- EXERCISE
In the records below, the line with "300 and 400" opens the range and the line with "nand2_1 > mux2_2" closes it; print that range exactly and nothing else.

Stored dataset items
++++++

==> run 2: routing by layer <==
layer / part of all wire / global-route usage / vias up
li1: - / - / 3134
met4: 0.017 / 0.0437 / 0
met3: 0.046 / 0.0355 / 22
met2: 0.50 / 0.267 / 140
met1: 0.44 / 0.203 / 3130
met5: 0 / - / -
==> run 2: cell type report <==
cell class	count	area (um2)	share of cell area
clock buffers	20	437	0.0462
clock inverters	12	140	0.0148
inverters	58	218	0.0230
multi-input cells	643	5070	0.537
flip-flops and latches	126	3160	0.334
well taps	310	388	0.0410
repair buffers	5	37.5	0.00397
### src/rtl/timer_arbiter.sv
// Two-requester interval timer: edge-detected requests queue one deep, round-robin grant, then a DUR_x-cycle run.
// Grant 2 edges after a request edge, END_x pulse 1 cycle after edge grant+DUR_x; no backpressure, excess edges dropped.
module timer_arbiter #(
    parameter int CNT_W = 26,
    parameter int DUR_1 = 25000000,
    parameter int DUR_2 = 50000000
) (
    input  logic       CLK,
    input  logic       RESET,
    input  logic       START_1,
    input  logic       START_2,
    input  logic       ABORT,
    output logic       END_1,
    output logic       END_2,
    output logic       BUSY,
    output logic [1:0] OWNER
);

    typedef enum logic [1:0] {
        S_IDLE = 2'd0,
        S_RUN  = 2'd1,
        S_DONE = 2'd2
    } state_t;

    localparam logic [CNT_W-1:0] LOAD_1 = CNT_W'(DUR_1 - 1);
    localparam logic [CNT_W-1:0] LOAD_2 = CNT_W'(DUR_2 - 1);

    state_t           r_state;
    logic [CNT_W-1:0] r_cnt;
    logic             r_start_1_q;
    logic             r_start_2_q;
    logic             r_pend_1;
    logic             r_pend_2;
    logic             r_last_2;
    logic             r_end_1;
    logic             r_end_2;
    logic             r_busy;
    logic [1:0]       r_owner;

    logic w_det_1;
    logic w_det_2;
    logic w_grant_1;
    logic w_grant_2;

    assign w_det_1 = START_1 & ~r_start_1_q;
    assign w_det_2 = START_2 & ~r_start_2_q;

    // r_last_2 set means requester 2 was served last, so requester 1 wins a tie
    assign w_grant_1 = (r_state == S_IDLE) & r_pend_1 & (~r_pend_2 | r_last_2);
    assign w_grant_2 = (r_state == S_IDLE) & r_pend_2 & (~r_pend_1 | ~r_last_2);

    always_ff @(posedge CLK or negedge RESET) begin
        if (!RESET) begin
            r_state     <= S_IDLE;
            r_cnt       <= '0;
            r_start_1_q <= 1'b0;
            r_start_2_q <= 1'b0;
            r_pend_1    <= 1'b0;
            r_pend_2    <= 1'b0;
            r_last_2    <= 1'b1;
            r_end_1     <= 1'b0;
            r_end_2     <= 1'b0;
            r_busy      <= 1'b0;
            r_owner     <= 2'b00;
        end else begin
            r_start_1_q <= START_1;
            r_start_2_q <= START_2;
            r_end_1     <= 1'b0;
            r_end_2     <= 1'b0;
            if (ABORT) begin
                r_state  <= S_IDLE;
                r_cnt    <= '0;
                r_pend_1 <= 1'b0;
                r_pend_2 <= 1'b0;
                r_busy   <= 1'b0;
                r_owner  <= 2'b00;
            end else begin
                // Grants only ever consume a flag that was already set, so set and clear never collide
                if (w_det_1 && !r_pend_1) begin
                    r_pend_1 <= 1'b1;
                end else if (w_grant_1) begin
                    r_pend_1 <= 1'b0;
                end
                if (w_det_2 && !r_pend_2) begin
                    r_pend_2 <= 1'b1;
                end else if (w_grant_2) begin
                    r_pend_2 <= 1'b0;
                end

                case (r_state)
                    S_IDLE: begin
                        if (w_grant_1) begin
                            r_state <= S_RUN;
                            r_cnt   <= LOAD_1;
                            r_owner <= 2'b01;
                            r_busy  <= 1'b1;
                        end else if (w_grant_2) begin
                            r_state <= S_RUN;
                            r_cnt   <= LOAD_2;
                            r_owner <= 2'b10;
                            r_busy  <= 1'b1;
                        end
                    end
                    S_RUN: begin
                        if (r_cnt == '0) begin
                            r_state <= S_DONE;
                            r_end_1 <= r_owner[0];
                            r_end_2 <= r_owner[1];
                        end else begin
                            r_cnt <= r_cnt - CNT_W'(1);
                        end
                    end
                    S_DONE: begin
                        r_state  <= S_IDLE;
                        r_owner  <= 2'b00;
                        r_busy   <= 1'b0;
                        r_last_2 <= r_owner[1];
                    end
                    default: begin
                        r_state <= S_IDLE;
                        r_owner <= 2'b00;
                        r_busy  <= 1'b0;
                    end
                endcase
            end
        end
    end

    assign END_1 = r_end_1;
    assign END_2 = r_end_2;
    assign BUSY  = r_busy;
    assign OWNER = r_owner;

endmodule

### config.mk
export PLATFORM = sky130hd
export DESIGN_NAME = timer_arbiter
export DESIGN_NICKNAME = d
export VERILOG_FILES = /design/src/rtl/timer_arbiter.sv
export SDC_FILE = /design/constraint.sdc
export NUM_CORES = 1
export LEC_CHECK = 0
export CORE_MARGIN = 2
export CORE_UTILIZATION = 55
export CTS_BUF_LIST = sky130_fd_sc_hd__clkbuf_16
export DETAILED_ROUTE_END_ITERATION = 6
export HOLD_SLACK_MARGIN = 0.15
export PLACE_DENSITY = 0.74
export SLEW_MARGIN = 20
export SYNTH_ARGS = -nofsm -noshare
export SYNTH_HDL_FRONTEND = slang
export SYNTH_SLANG_ARGS = --single-unit
### constraint.sdc
create_clock -name CLK -period 2.95 [get_ports CLK]
set_input_delay 0.4425 -clock CLK [delete_from_list [all_inputs] [get_ports CLK]]
set_output_delay 0.4425 -clock CLK [all_outputs]
set_load 0.02 [all_outputs]
==> results by group <==
Status
  • Status: finished clean

Routing
  • Pre-antenna DRT Iters: 4
  • Drt initial violations: between 300 and 400
  • Drt total wl: ~5400 µm
  • Vias/cell: slightly below 7
  • Antenna-violating nets left: 0
  • Via Count: between 1500 and 2000
  • Wire per inst: 18.7 µm
  • # DRC: 0

Power and ir drop
  • Tot Pwr: ~1.4 mW
  • Leak: 0.997 nW
  • PD cells: a little under 600 nW/µm²
  • Peak VDD IR: 0.298 mV

Critical path
  • Critical path depth: 7
  • Worst Path Arrival: 2670 ps
  • Reg2Reg Depth: 7
  • CP cell instances: inv_1 > ha_1 > nor3b_2 > and4_1 > nand4_4 > nand2_1 > mux2_2
  • CP top delay family: simple AND/OR/NAND/NOR gates
  • Required @ worst endpoint: around 3100 ps
  • CP Class: reg -> reg
  • Buffers & Inverters on Critical Path: 1
  • Crit-path slowest cell: and4_1
  • Critical Path End Type: flip-flop
  • Max incr delay on CP: between 500 and 600 ps
  • Crit start category: flip-flop
  • Worst-path fanout max: 10

Global route
  • GRT met2 Usage: 0.371
  • Global-route wire length before repair: between 8000 and 9000 µm
  • Top Usage Layer GRT: met1
  • Met1 usage: 0.396
  • Initial antenna violation count: 0
  • Met3 Use GR: 0.0583
  • Largest net degree at the start of global routing: 39
  • GR Util All Layers: 0.263
  • Vias in the first global route: approximately 1700
  • Remaining global-route overflow: 0

Min path
  • Hold Crit Class: in -> async

Placed design
  • Number of port buffers: 9
  • Final GP Congestion: a little over 0.9
  • Post-DP HPWL: 3550 µm

Synth
  • Yosys warning total: 0
  • Largest area contributor in the netlist: dfrtp_1
  • Syn_nets: ~240
  • Cells after synthesis: 233
  • Largest cells by area after synthesis: dfrtp_1, a21oi_1, o31ai_1
  • FF+latch count, synth: 38
  • Primary FF master, synth: dfrtp_1
  • Top cell type's share of synthesized area: 0.418
  • Synth top cells by count: dfrtp_1, nor2_1, a21oi_1
  • Most numerous cell in the Yosys netlist: dfrtp_1
  • Seq/Total Area, Yosys: 0.430
  • Syn Area/Cell: about 9.5 µm²
  • Post-synth EDFFs: 0
  • Synthesized cell area: 2210 µm²
  • Ys async rst share: 1.00
  • Synth cell types: 54

Timing
  • F_max: about 400 MHz
  • RSZ-0062 raised after global routing: false
  • Fin crit share: 0.849
  • Setup Skew: 4.02 ps
  • Final Setup Violations: 0
  • Rel. slew slack: 0.435
  • Final min period: between 2000 and 3000 ps
  • Final Hold Vio Count: 0
  • Setup TNS: 0 ps
  • Slew @ Worst Pin: around 850 ps
  • Final Max Tran Viols: 0

Clock network
  • Clock Path Buffers: 2
  • Clk root buf: clkbuf_16
  • Clock-pin slew on the worst setup and hold paths: approximately 60 ps
  • Hold buffers post-CTS: 0
  • CTS buffer count: 5
  • Sink Count: 38
  • H-tree depth: 2
  • Cts repair resizes: 0
  • Skew-Pair Late Insertion Delay: between 200 and 300 ps
  • Post-CTS setup buffer count: 0
  • CTS tree: done

Floorplan
  • Site Rows: 23
  • Full die area: approximately 4600 µm²
  • Die Ht: ~67 µm
  • Core Area: roughly 4000 µm²
  • Initial Utilization: 0.562
  • # IOs: 10
  • Die span in x: a little under 70 µm

Cells and area
  • Number of diodes: 0
  • Register Area: roughly 950 µm²
  • # nets final: approximately 240
  • Fillers: 320
  • Share of cells above drive strength 1: 0.134
  • Area of the multi-input gates: between 1000 and 1500 µm²
  • P&R area growth vs syn: 9.43%

Run
  • Maxcap violations: 0
==> where the power goes <==
group | total (mW) | switching, mW | internal (mW)
clock network | 0.515 | 0.210 | 0.306
registers | 0.626 | 0.0591 | 0.567
logic | 0.284 | 0.176 | 0.107
==> per-stage QoR <==
step | hold WS (ps) | cell area [µm²] | std cells | setup WS [ps] | utilization
global route | 341 | 2420 | 288 | 243 | 0.615
global placement | 484 | 2290 | 280 | 499 | 0.580
floorplan | 147 | 2210 | 233 | 842 | -
finish | 268 | 2420 | 288 | 446 | 0.615
detailed placement | 493 | 2290 | 280 | 468 | 0.580
CTS | 298 | 2420 | 288 | 455 | 0.615
==> path summary, 6_finish.rpt <==
path / startpoint / endpoint / slack [ps]
setup / recovery: r_cnt[0] / r_cnt[0] / 450
hold / removal: RESET / r_pend_2 / 270
setup reg to reg: r_cnt[0] / r_cnt[0] / 450
hold reg to reg: r_last_2 / r_last_2 / 500
max in group asynchronous: RESET / r_cnt[0] / 2160
min in group CLK: r_last_2 / r_last_2 / 500
==> sequential cells by signal, summed over array words and instances (netlist names) <==
register,cells
r_pend_2,1
r_start_2_q,1
OWNER,2
r_cnt,26
r_pend_1,1
r_start_1_q,1
r_last_2,1
BUSY,1
END_1,1
r_state,2
END_2,1
==> per-layer routing <==
layer	wire length, µm	share of wire	up-vias
met5	0	0	-
met4	116	0.022	0
met3	428	0.080	10
met2	2400	0.45	102
met1	2440	0.45	919
li1	-	-	906
==> logic make-up after synthesis <==
| kind of cell | count (synthesis) | synth area share |
|---|---|---|
| fa+ha+maj | 1 | 0.00565 |
| buf+inv | 27 | 0.0633 |
| mux | 1 | 0.00508 |
| compound gates | 76 | 0.239 |
| simple gates | 90 | 0.257 |
| flops | 38 | 0.430 |
==> layout by cell type (no fill, tap or decap), types with 2 or more instances in the layout <==
master	instances
nand3_1	8
o41ai_1	4
o31ai_1	10
nand4_1	3
nor2_1	16
or4_1	3
a21oi_1	15
a31oi_1	11
clkdlybuf4s50_1	8
buf_4	2
nand2_1	12
nor4_1	4
a311oi_1	7
a22o_1	3
clkbuf_16	5
nand2b_1	3
nand4_4	2
or2_2	6
a21o_1	2
o211ai_1	2
nor4_4	2
nor3_1	12
inv_2	2
or3_1	7
a211oi_1	3
dfrtp_1	37
inv_1	12
o21ai_0	9
==> cell type report <==
class                   count  area share
inverters                  13      0.0201
clock inverters             3     0.00516
flip-flops and latches     38       0.393
clock buffers               5      0.0516
multi-input cells         168       0.463
well taps                  50      0.0258
repair buffers             11      0.0413
(Power assumes the default switching activity.)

++++++

- OUTPUT FOR THIS EXERCISE
  • Drt initial violations: between 300 and 400
  • Drt total wl: ~5400 µm
  • Vias/cell: slightly below 7
  • Antenna-violating nets left: 0
  • Via Count: between 1500 and 2000
  • Wire per inst: 18.7 µm
  • # DRC: 0

Power and ir drop
  • Tot Pwr: ~1.4 mW
  • Leak: 0.997 nW
  • PD cells: a little under 600 nW/µm²
  • Peak VDD IR: 0.298 mV

Critical path
  • Critical path depth: 7
  • Worst Path Arrival: 2670 ps
  • Reg2Reg Depth: 7
  • CP cell instances: inv_1 > ha_1 > nor3b_2 > and4_1 > nand4_4 > nand2_1 > mux2_2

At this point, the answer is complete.